What makes large codebases so hard to reason about, and so hard to extend? I really want to find out because I'm tired of losing my mind working on them. One paper I love called "Out of the Tar Pit", by Ben Moseley and Peter Marks, argues that state is the main source of complexity in large software systems. This article is an overview of a couple of the ideas from that paper, along with some discussion about how we might conceptually think about necessary state in software in order to improve its overall quality.
The main issue with maintaining state in a program is that it quickly leads to a proliferation of different internal conditions that can affect the output. The more state there is, the more possible combinations it can be in, the harder it is to predict and wrap our heads around what the whole system is going to do with a given input. Every new piece of state introduced into a system dramatically increases the total number of possible states the whole thing can have, and this number quickly exceeds the capacity of our brains to conceptualize it all at once, which leads us to write code that behaves in unexpected ways. Bugs!
When the output of a program depends not only on its inputs, but also on its current internal state, it is inherently unreliable because we cannot guarantee that the inputs we're giving it will always produce the same result. This is how we end up with systems that behave in unexpected ways. Most programs need at least some state, though, so how can we deal with it?
One classical approach to managing state is encapsulation -- breaking state down into small pieces and putting different parts inside different classes or objects. As Rich Hickey says, though, putting the mess into a container does not fix the problem. It just means you're in charge of that mess now.
Remember the fundamental problem causing complexity is that stateful programs have too many possible internal states which affect their output in ways that are opaque and therefore difficult to understand. Separating the state into pieces and regulating access to it through methods doesn't solve that. There is nothing to stop multiple methods from accessing the same bit of state, or even multiple different objects calling those methods and manipulating the internal state of some other object. With this approach, the behaviour of the program as a whole still ultimately depends on the current internal state of its components.
Most languages do support things like private methods and attributes and encourage best practices like loose coupling, but as Murphy's law says, "anything that can go wrong will". Whatever ways there are in a given language to manipulate the internal state of objects will eventually be used. Good practices are never enough to save us from ourselves.
Another classical approach to managing state is basically to reject it -- insisting that useful programs can be modeled as pure (mathematical) functions, i.e. ones where the only thing affecting the output is the input. This is a nice way to think about computation in many ways, but at the end of the day it's not pragmatic. It ultimately just kicks the can down the road.
The vast majority of programs/systems/apps exist to be used by people, and those people are not all identical, so many of them want to use those systems in subtly different ways. This is one reason why most programs need to deal with at least some state.
One typical approach to managing user input or other essential state in programs made mostly (or only) of functions is to add arguments to all the functions that would normally store or access the internal state of the program, effectively passing some initial state to the entry point of the system and threading that state all the way through.

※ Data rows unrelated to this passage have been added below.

--- src/rtl/imat_pkg.sv ---
// ----------------------------------------------------------------------------
// imat_pkg
// Shared widths, command/status/register codes and control structs of the
// integer matrix add/subtract/multiply block.
// ----------------------------------------------------------------------------
package imat_pkg;

  localparam int CMD_W     = 2;
  localparam int ROW_W     = 3;
  localparam int COL_W     = 3;
  localparam int DATA_W    = 32;
  localparam int STATUS_W  = 2;
  localparam int CFG_W     = 4;   // widest configuration register
  localparam int CFG_IDX_W = 3;
  localparam int DIM_W     = 4;   // holds a dimension 1..8
  localparam int OP_W      = 2;

  // commands
  localparam logic [CMD_W-1:0] CMD_WRITE_A = 2'd0;
  localparam logic [CMD_W-1:0] CMD_WRITE_B = 2'd1;
  localparam logic [CMD_W-1:0] CMD_COMPUTE = 2'd2;

  // operations
  localparam logic [OP_W-1:0] OP_ADD     = 2'd0;
  localparam logic [OP_W-1:0] OP_SUB     = 2'd1;
  localparam logic [OP_W-1:0] OP_MUL     = 2'd2;
  localparam logic [OP_W-1:0] OP_INVALID = 2'd3;

  // result status
  localparam logic [STATUS_W-1:0] STAT_OK  = 2'd0;
  localparam logic [STATUS_W-1:0] STAT_DIM = 2'd1;
  localparam logic [STATUS_W-1:0] STAT_OP  = 2'd2;

  // configuration register indexes
  localparam logic [CFG_IDX_W-1:0] REG_ROWS_A    = 3'd0;
  localparam logic [CFG_IDX_W-1:0] REG_COLS_A    = 3'd1;
  localparam logic [CFG_IDX_W-1:0] REG_ROWS_B    = 3'd2;
  localparam logic [CFG_IDX_W-1:0] REG_COLS_B    = 3'd3;
  localparam logic [CFG_IDX_W-1:0] REG_OPERATION = 3'd4;

  // tag that rides with each store read through the datapath
  typedef struct packed {
    logic valid;
    logic first;   // first term of an element: load the accumulator
    logic lastk;   // final term of an element: result is complete
  } rd_ctl_t;

  typedef struct packed {
    logic mul;
    logic sub;
  } op_ctl_t;

endpackage

--- src/rtl/imat_datapath.sv ---
// ----------------------------------------------------------------------------
// imat_datapath
// Stores A and B with registered reads, then one add/sub/multiply stage
// and an accumulator that sums the terms of one result element.
// ----------------------------------------------------------------------------
module imat_datapath #(
  parameter int  MAX_DIM = 8,
  localparam int DEPTH   = MAX_DIM * MAX_DIM,
  localparam int AW      = (DEPTH > 1) ? $clog2(DEPTH) : 1
) (
  input  logic                          clk,
  input  logic                          rst_n,
  input  logic                          wr_a,
  input  logic                          wr_b,
  input  logic [AW-1:0]                 waddr,
  input  logic [imat_pkg::DATA_W-1:0]   wdata,
  input  imat_pkg::rd_ctl_t             rd_ctl,
  input  logic [AW-1:0]                 raddr_a,
  input  logic [AW-1:0]                 raddr_b,
  input  imat_pkg::op_ctl_t             op,
  output logic [imat_pkg::DATA_W-1:0]   acc,
  output logic                          done
);
  import imat_pkg::*;

  logic [DATA_W-1:0] mem_a [DEPTH];
  logic [DATA_W-1:0] mem_b [DEPTH];

  logic [DATA_W-1:0] rd_a_r;
  logic [DATA_W-1:0] rd_b_r;
  logic [DATA_W-1:0] term_r;
  logic [DATA_W-1:0] prod;
  logic [DATA_W-1:0] acc_r;
  rd_ctl_t           s1_r;
  rd_ctl_t           s2_r;
  logic              done_r;

  always_ff @(posedge clk) begin
    if (wr_a) begin
      mem_a[waddr] <= wdata;
    end
    rd_a_r <= mem_a[raddr_a];
  end

  always_ff @(posedge clk) begin
    if (wr_b) begin
      mem_b[waddr] <= wdata;
    end
    rd_b_r <= mem_b[raddr_b];
  end

  // low word of the product is the same for signed and unsigned operands
  assign prod = rd_a_r * rd_b_r;

  always_ff @(posedge clk) begin
    if (op.mul) begin
      term_r <= prod;
    end else if (op.sub) begin
      term_r <= rd_a_r - rd_b_r;
    end else begin
      term_r <= rd_a_r + rd_b_r;
    end
    if (s2_r.valid) begin
      acc_r <= s2_r.first ? term_r : acc_r + term_r;
    end
  end

  always_ff @(posedge clk) begin
    if (!rst_n) begin
      s1_r   <= '0;
      s2_r   <= '0;
      done_r <= 1'b0;
    end else begin
      s1_r   <= rd_ctl;
      s2_r   <= s1_r;
      done_r <= s2_r.valid && s2_r.lastk;
    end
  end

  assign acc  = acc_r;
  assign done = done_r;

endmodule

In many such programs these extra arguments end up being large compound values, acting effectively as a single pool of global variables, which in the end can be just as confusing. This is still a huge improvement over the encapsulation approach because at least each individual function can be more easily understood in isolation. It is ultimately simpler to understand something when all of its inputs are explicit and transparent. But, if one of those inputs is a huge map of stuff where only a slice is actually relevant, we're not a whole lot better off in the end.

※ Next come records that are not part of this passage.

### src/hw/rtl/sorted_list_insert_delete_defines.svh
// ----------------------------------------------------------------------------
// Sorted list insert/delete: assertion macros
// Shared concurrent assertion forms, clocked on clk, disabled in reset.
// ----------------------------------------------------------------------------
`ifndef SORTED_LIST_INSERT_DELETE_DEFINES_SVH
`define SORTED_LIST_INSERT_DELETE_DEFINES_SVH

// same-cycle implication
`define SLID_ASSERT_SAME(lbl, ante, cons) \
  lbl: assert property (@(posedge clk) disable iff (!rst_n) (ante) |-> (cons)) \
    else $error("sorted list: same-cycle check failed");

// next-cycle implication
`define SLID_ASSERT_NEXT(lbl, ante, cons) \
  lbl: assert property (@(posedge clk) disable iff (!rst_n) (ante) |=> (cons)) \
    else $error("sorted list: next-cycle check failed");

`endif

### src/hw/rtl/slid_pkg.sv
// ----------------------------------------------------------------------------
// Sorted list insert/delete: package
// Widths, operation codes, controller states and command bundle.
// ----------------------------------------------------------------------------
package slid_pkg;

  localparam int DATA_W       = 32;
  localparam int CNT_W        = 5;
  localparam int CAPACITY_DEF = 16;

  typedef enum logic {
    OP_INSERT = 1'b0,
    OP_DELETE = 1'b1
  } op_t;

  typedef enum logic {
    ST_IDLE,
    ST_UPDATE
  } state_t;

  typedef struct packed {
    logic load;
    logic apply;
  } ctl_t;

endpackage

### src/hw/rtl/slid_ctrl.sv
// ----------------------------------------------------------------------------
// Sorted list insert/delete: controller
// Two-state sequencer: capture and compare, then update and emit result.
// ----------------------------------------------------------------------------
`include "sorted_list_insert_delete_defines.svh"

module slid_ctrl
  import slid_pkg::*;
(
  input  logic clk,
  input  logic rst_n,
  input  logic start,
  output logic busy,
  output ctl_t cmd,
  output logic out_valid
);

  state_t state_r, state_nxt;
  logic   out_valid_r;

  always_comb begin
    state_nxt = state_r;
    case (state_r)
      ST_IDLE:   if (start) state_nxt = ST_UPDATE;
      ST_UPDATE: state_nxt = ST_IDLE;
      default:   state_nxt = ST_IDLE;
    endcase
  end

  always_comb begin
    cmd.load  = 1'b0;
    cmd.apply = 1'b0;
    busy      = 1'b1;
    case (state_r)
      ST_IDLE: begin
        cmd.load = start;
        busy     = 1'b0;
      end
      ST_UPDATE: cmd.apply = 1'b1;
      default:   busy = 1'b1;
    endcase
  end

  always_ff @(posedge clk) begin
    if (!rst_n) begin
      state_r     <= ST_IDLE;
      out_valid_r <= 1'b0;
    end else begin
      state_r     <= state_nxt;
      out_valid_r <= cmd.apply;
    end
  end

  assign out_valid = out_valid_r;

  `SLID_ASSERT_NEXT(a_load_to_update, cmd.load, state_r == ST_UPDATE)
  `SLID_ASSERT_NEXT(a_update_strobe, state_r == ST_UPDATE, out_valid_r && state_r == ST_IDLE)
  `SLID_ASSERT_SAME(a_strobe_not_busy, out_valid_r, !busy)

endmodule

### src/hw/rtl/slid_dpath.sv
// ----------------------------------------------------------------------------
// Sorted list insert/delete: datapath
// Row of value cells with per-cell compare flags and neighbor shifting.
// ----------------------------------------------------------------------------
`include "sorted_list_insert_delete_defines.svh"

module slid_dpath
  import slid_pkg::*;
#(
  parameter int CAPACITY = CAPACITY_DEF
) (
  input  logic                     clk,
  input  logic                     rst_n,
  input  ctl_t                     cmd,
  input  logic                     in_operation,
  input  logic signed [DATA_W-1:0] in_value,
  output logic                     out_success,
  output logic [CNT_W-1:0]         out_count
);

  localparam int HW = $clog2(CAPACITY + 1);
  localparam logic [HW-1:0] CAP_H = HW'(CAPACITY);

  logic signed [DATA_W-1:0] e_r   [CAPACITY];
  logic signed [DATA_W-1:0] e_nxt [CAPACITY];
  logic signed [DATA_W-1:0] val_r;
  op_t                      op_r;
  logic [CAPACITY-1:0]      lt_r, hit_r, bnd_v;
  logic [HW-1:0]            held_r, held_nxt;
  logic                     out_success_r;
  logic [CNT_W-1:0]         out_count_r;
  logic                     full, found, ins_ok, del_ok;

  assign full   = (held_r == CAP_H);
  assign found  = |(bnd_v & hit_r);
  assign ins_ok = (op_r == OP_INSERT) && !full;
  assign del_ok = (op_r == OP_DELETE) && found;

  for (genvar g = 0; g < CAPACITY; g++) begin : g_cell
    logic signed [DATA_W-1:0] prev, nbr_up;
    logic                     bnd;
    logic                     live;

    if (g == 0) begin : g_first
      assign prev = val_r;
      assign bnd  = !lt_r[0];
    end else begin : g_rest
      assign prev = e_r[g-1];
      assign bnd  = !lt_r[g] && lt_r[g-1];
    end

    if (g == CAPACITY - 1) begin : g_last
      assign nbr_up = e_r[g];
    end else begin : g_mid
      assign nbr_up = e_r[g+1];
    end

    assign bnd_v[g] = bnd;
    assign live     = (HW'(g) < held_r);

    always_comb begin
      e_nxt[g] = e_r[g];
      if (cmd.apply && !lt_r[g]) begin
        if (ins_ok) begin
          e_nxt[g] = bnd ? val_r : prev;
        end else if (del_ok) begin
          e_nxt[g] = nbr_up;
        end
      end
    end

    always_ff @(posedge clk) begin
      e_r[g] <= e_nxt[g];
      if (cmd.load) begin
        lt_r[g]  <= live && (e_r[g] < in_value);
        hit_r[g] <= live && (e_r[g] == in_value);
      end
    end
  end

  always_comb begin
    held_nxt = held_r;
    if (cmd.apply) begin
      if (ins_ok) begin
        held_nxt = held_r + HW'(1);
      end else if (del_ok) begin
        held_nxt = held_r - HW'(1);
      end
    end
  end

  always_ff @(posedge clk) begin
    if (!rst_n) begin
      held_r <= '0;
    end else begin
      held_r <= held_nxt;
    end
  end

  always_ff @(posedge clk) begin
    if (cmd.load) begin
      val_r <= in_value;
      op_r  <= op_t'(in_operation);
    end
    if (cmd.apply) begin
      out_success_r <= ins_ok || del_ok;
      out_count_r   <= CNT_W'(held_nxt);
    end
  end

  assign out_success = out_success_r;
  assign out_count   = out_count_r;

  `SLID_ASSERT_SAME(a_held_max, 1'b1, held_r <= CAP_H)
  `SLID_ASSERT_NEXT(a_insert_count, cmd.apply && ins_ok, held_r == $past(held_r) + 1'b1)
  `SLID_ASSERT_NEXT(a_fail_hold, cmd.apply && !ins_ok && !del_ok, held_r == $past(held_r))

endmodule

These two approaches to dealing with state reveal some characteristics of the kinds of state that are fundamentally bad to have in a system (because they increase its complexity, which makes it harder to reason about, which makes it less reliable).
- Hidden (or implicit) state makes programs more complex because we have to do extra work to figure out what the output is going to be. The mental overhead of figuring out how this hidden state affects the output can quickly become overwhelming and make systems impossible to understand.
- Mutable state makes programs more complex because we cannot guarantee the state will be what we expect at any given time. We cannot trust best practices alone to isolate state mutation to only the right places, so we can never be certain what the values of mutable properties are going to be. This also means we have to pause the universe in order to read mutable state, which fundamentally breaks out model time in programs that have it. But that's a topic for another day.
There are obviously loads of things that make programs complex. But state is a big one, specifically hidden, implicit, mutable state.
In any system where the outcome of running some code depends on the internal state of the system, you have to know the state of that system at the moment the code runs in order to know what the output will be. And the more parts of a system you have to pull in to your mental model just to understand how one small piece works, the harder it is to write code that works.
To write less complex (and therefore more reliable) software, make implicit state explicit and use immutable data structures. This minimizes the number of things you have to account for when looking at a single method/function, which makes it easier to write better software.